## src/rtl/conv_pkg.sv

```systemverilog
// -----------------------------------------------------------------------------
// conv_pkg
// Shared constants and helpers for the 1D convolution datapath and its
// post-processing stages.
//   BW          : activation / weight element width
//   MUL_OUT_BW  : multiplier product width
//   ADD_OUT_BW  : vector-add accumulator width
//   BIAS_BW     : per-filter bias width (signed)
//   addr_w(n)   : index width for n entries; never returns 0 so that
//                 single-entry tables still get a 1-bit index
// -----------------------------------------------------------------------------
package conv_pkg;

  localparam int unsigned BW         = 8;
  localparam int unsigned MUL_OUT_BW = 16;
  localparam int unsigned ADD_OUT_BW = 18;
  localparam int unsigned BIAS_BW    = 18;

  function automatic int unsigned addr_w(input int unsigned n);
    return (n > 1) ? $clog2(n) : 1;
  endfunction

endpackage

```

## src/rtl/bias_relu_quant_lane.sv

```systemverilog
// -----------------------------------------------------------------------------
// relu_quant_lane
// Combinational per-element ReLU, arithmetic right shift and saturation to a
// non-negative signed OUT_BW value (0 .. 2^(OUT_BW-1)-1).
// Ports:
//   sum_i   : signed biased sum (SUM_BW bits)
//   shift_i : right-shift amount applied after ReLU
//   q_o     : quantized output element
// -----------------------------------------------------------------------------
module relu_quant_lane
  import conv_pkg::*;
#(
  parameter int unsigned SUM_BW = ADD_OUT_BW + 1,
  parameter int unsigned OUT_BW = BW
) (
  input  logic signed [SUM_BW-1:0] sum_i,
  input  logic        [4:0]        shift_i,
  output logic        [OUT_BW-1:0] q_o
);

  localparam logic [SUM_BW-1:0] QMAX = SUM_BW'((1 << (OUT_BW - 1)) - 1);

  logic [SUM_BW-1:0] relu_val;
  logic [SUM_BW-1:0] shifted;

  always_comb begin
    relu_val = sum_i[SUM_BW-1] ? '0 : $unsigned(sum_i);
    // relu_val is non-negative, so a logical shift equals the arithmetic one
    shifted  = relu_val >> shift_i;
    q_o      = (shifted > QMAX) ? QMAX[OUT_BW-1:0] : shifted[OUT_BW-1:0];
  end

endmodule

```

## src/rtl/bias_relu_quant.sv

```systemverilog
// -----------------------------------------------------------------------------
// bias_relu_quant
// Post-processing stage after the 1D convolution vector-add: adds the
// per-filter bias, applies ReLU and requantizes to signed OUT_BW activations.
// Two-stage valid/ready pipeline (stage 1: bias add, stage 2: ReLU/quant).
// Ports:
//   clk_i, rst_i        : clock (rising edge), async active-high reset
//   data_i/valid_i/last_i/ready_o : accumulator input stream (filter-major)
//   data_o/valid_o/last_o/ready_i : quantized output stream
//   bias_wr_en_i/addr_i/data_i    : per-filter bias register write port
//   shift_i             : requant right shift, changed only while idle
//   frame_err_o         : sticky flag, last_i disagreed with the beat count
// -----------------------------------------------------------------------------
module bias_relu_quant #(
  parameter int unsigned FRAME_LEN   = 50,
  parameter int unsigned COLUMN_LEN  = 1,
  parameter int unsigned NUM_FILTERS = 8,
  parameter int unsigned ACC_BW      = conv_pkg::ADD_OUT_BW,
  parameter int unsigned BIAS_BW     = conv_pkg::BIAS_BW,
  parameter int unsigned OUT_BW      = conv_pkg::BW
) (
  input  logic                                        clk_i,
  input  logic                                        rst_i,
  input  logic [COLUMN_LEN*ACC_BW-1:0]                data_i,
  input  logic                                        valid_i,
  input  logic                                        last_i,
  output logic                                        ready_o,
  output logic [COLUMN_LEN*OUT_BW-1:0]                data_o,
  output logic                                        valid_o,
  output logic                                        last_o,
  input  logic                                        ready_i,
  input  logic                                        bias_wr_en_i,
  input  logic [conv_pkg::addr_w(NUM_FILTERS)-1:0]    bias_wr_addr_i,
  input  logic [BIAS_BW-1:0]                          bias_wr_data_i,
  input  logic [4:0]                                  shift_i,
  output logic                                        frame_err_o
);

  import conv_pkg::*;

  localparam int unsigned FW     = addr_w(NUM_FILTERS);
  localparam int unsigned PW     = addr_w(FRAME_LEN);
  localparam int unsigned SUM_BW = ((ACC_BW > BIAS_BW) ? ACC_BW : BIAS_BW) + 1;
  localparam logic [FW-1:0] FILT_LAST = FW'(NUM_FILTERS - 1);
  localparam logic [PW-1:0] POS_LAST  = PW'(FRAME_LEN - 1);

  logic signed [BIAS_BW-1:0] bias_q [NUM_FILTERS];

  logic [FW-1:0] filt_cnt_q, filt_cnt_d;
  logic [PW-1:0] pos_cnt_q, pos_cnt_d;
  logic          frame_err_q, frame_err_d;

  logic                     s1_valid_q, s1_last_q;
  logic signed [SUM_BW-1:0] s1_sum_q [COLUMN_LEN];
  logic signed [SUM_BW-1:0] s1_sum_d [COLUMN_LEN];

  logic                         s2_valid_q, s2_last_q;
  logic [COLUMN_LEN*OUT_BW-1:0] s2_data_q, lane_q;

  logic s2_adv, s1_adv, accept, terminal;
  logic signed [BIAS_BW-1:0] bias_sel;

  assign s2_adv   = !s2_valid_q || ready_i;
  assign s1_adv   = !s1_valid_q || s2_adv;
  assign accept   = valid_i && s1_adv;
  assign terminal = (filt_cnt_q == FILT_LAST) && (pos_cnt_q == POS_LAST);
  assign bias_sel = bias_q[filt_cnt_q];

  always_comb begin
    for (int unsigned k = 0; k < COLUMN_LEN; k++) begin
      s1_sum_d[k] = SUM_BW'($signed(data_i[k*ACC_BW +: ACC_BW])) + SUM_BW'(bias_sel);
    end
  end

  always_comb begin
    filt_cnt_d  = filt_cnt_q;
    pos_cnt_d   = pos_cnt_q;
    frame_err_d = frame_err_q;
    if (accept) begin
      if (last_i != terminal) frame_err_d = 1'b1;
      // last_i always resynchronises, and a missed last still wraps
      if (last_i || terminal) begin
        filt_cnt_d = '0;
        pos_cnt_d  = '0;
      end else if (pos_cnt_q == POS_LAST) begin
        pos_cnt_d  = '0;
        filt_cnt_d = filt_cnt_q + FW'(1);
      end else begin
        pos_cnt_d  = pos_cnt_q + PW'(1);
      end
    end
  end

  for (genvar k = 0; k < COLUMN_LEN; k++) begin : g_lane
    relu_quant_lane #(
      .SUM_BW (SUM_BW),
      .OUT_BW (OUT_BW)
    ) u_lane (
      .sum_i   (s1_sum_q[k]),
      .shift_i (shift_i),
      .q_o     (lane_q[k*OUT_BW +: OUT_BW])
    );
  end

  always_ff @(posedge clk_i or posedge rst_i) begin
    if (rst_i) begin
      for (int unsigned i = 0; i < NUM_FILTERS; i++) bias_q[i] <= '0;
      for (int unsigned k = 0; k < COLUMN_LEN; k++) s1_sum_q[k] <= '0;
      filt_cnt_q  <= '0;
      pos_cnt_q   <= '0;
      frame_err_q <= 1'b0;
      s1_valid_q  <= 1'b0;
      s1_last_q   <= 1'b0;
      s2_valid_q  <= 1'b0;
      s2_last_q   <= 1'b0;
      s2_data_q   <= '0;
    end else begin
      // the stage-1 read of bias_sel sees the pre-write value on a shared edge
      if (bias_wr_en_i && (32'(bias_wr_addr_i) < NUM_FILTERS)) begin
        bias_q[bias_wr_addr_i] <= bias_wr_data_i;
      end
      filt_cnt_q  <= filt_cnt_d;
      pos_cnt_q   <= pos_cnt_d;
      frame_err_q <= frame_err_d;
      if (s1_adv) begin
        s1_valid_q <= valid_i;
        if (valid_i) begin
          s1_last_q <= last_i;
          for (int unsigned k = 0; k < COLUMN_LEN; k++) s1_sum_q[k] <= s1_sum_d[k];
        end
      end
      if (s2_adv) begin
        s2_valid_q <= s1_valid_q;
        if (s1_valid_q) begin
          s2_last_q <= s1_last_q;
          s2_data_q <= lane_q;
        end
      end
    end
  end

  assign ready_o     = s1_adv;
  assign valid_o     = s2_valid_q;
  assign last_o      = s2_last_q;
  assign data_o      = s2_data_q;
  assign frame_err_o = frame_err_q;

endmodule

```
[src/rtl/puf_pkg.sv]
// Shared types and LFSR helpers for the arbiter-PUF challenge/response sequencer.
// Imported by the LFSR sub-module and the sequencer top.
package puf_pkg;

    typedef enum logic [2:0] {
        ST_IDLE,
        ST_ARM,
        ST_FIRE,
        ST_SETTLE,
        ST_SAMPLE,
        ST_EMIT,
        ST_DONE
    } crp_state_t;

    // Feedback taps at bits 63, 62, 60 and 59.
    localparam logic [63:0] LFSR_TAPS    = 64'hD800_0000_0000_0000;
    localparam logic [63:0] DEFAULT_SEED = 64'h1;

    function automatic logic [63:0] lfsr64_next(input logic [63:0] s);
        return {s[62:0], ^(s & LFSR_TAPS)};
    endfunction

    // An all-zero state would lock the LFSR, so it is never loaded.
    function automatic logic [63:0] lfsr64_seed_fix(input logic [63:0] s);
        return (s == 64'h0) ? DEFAULT_SEED : s;
    endfunction

endpackage

[src/rtl/puf_crp_sequencer_if.sv]
// Valid/ready stream carrying one challenge/response pair per transfer.
// The sequencer drives the master side; the logger or UART sits on the slave side.
interface puf_crp_if #(
    parameter int N = 64
);
    logic         m_valid;
    logic         m_ready;
    logic [N-1:0] m_challenge;
    logic         m_response;
    logic         m_stable;

    modport master (
        output m_valid,
        output m_challenge,
        output m_response,
        output m_stable,
        input  m_ready
    );

    modport slave (
        input  m_valid,
        input  m_challenge,
        input  m_response,
        input  m_stable,
        output m_ready
    );
endinterface

[src/rtl/puf_lfsr64.sv]
// 64-bit Fibonacci LFSR that generates PUF challenges.
// A load restarts the sequence at the seed; advance steps it once.
module puf_lfsr64
    import puf_pkg::*;
(
    input  logic        clk,
    input  logic        rst_n,
    input  logic        load,
    input  logic        advance,
    input  logic [63:0] seed,
    output logic [63:0] q
);

    // NOTE: state is updated with non-blocking assignments so every flop samples
    // pre-edge values, which keeps simulation consistent with the synthesised netlist.
    always_ff @(posedge clk) begin
        if (!rst_n) begin
            q <= lfsr64_seed_fix(seed);
        end else if (load) begin
            q <= lfsr64_seed_fix(seed);
        end else if (advance) begin
            q <= lfsr64_next(q);
        end
    end

endmodule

------------------------------------------------------------

## Requirement
Whenever "accumulator" occurs in a line of the entries, copy that line.

## Exercise solution
//   ADD_OUT_BW  : vector-add accumulator width
//   data_i/valid_i/last_i/ready_o : accumulator input stream (filter-major)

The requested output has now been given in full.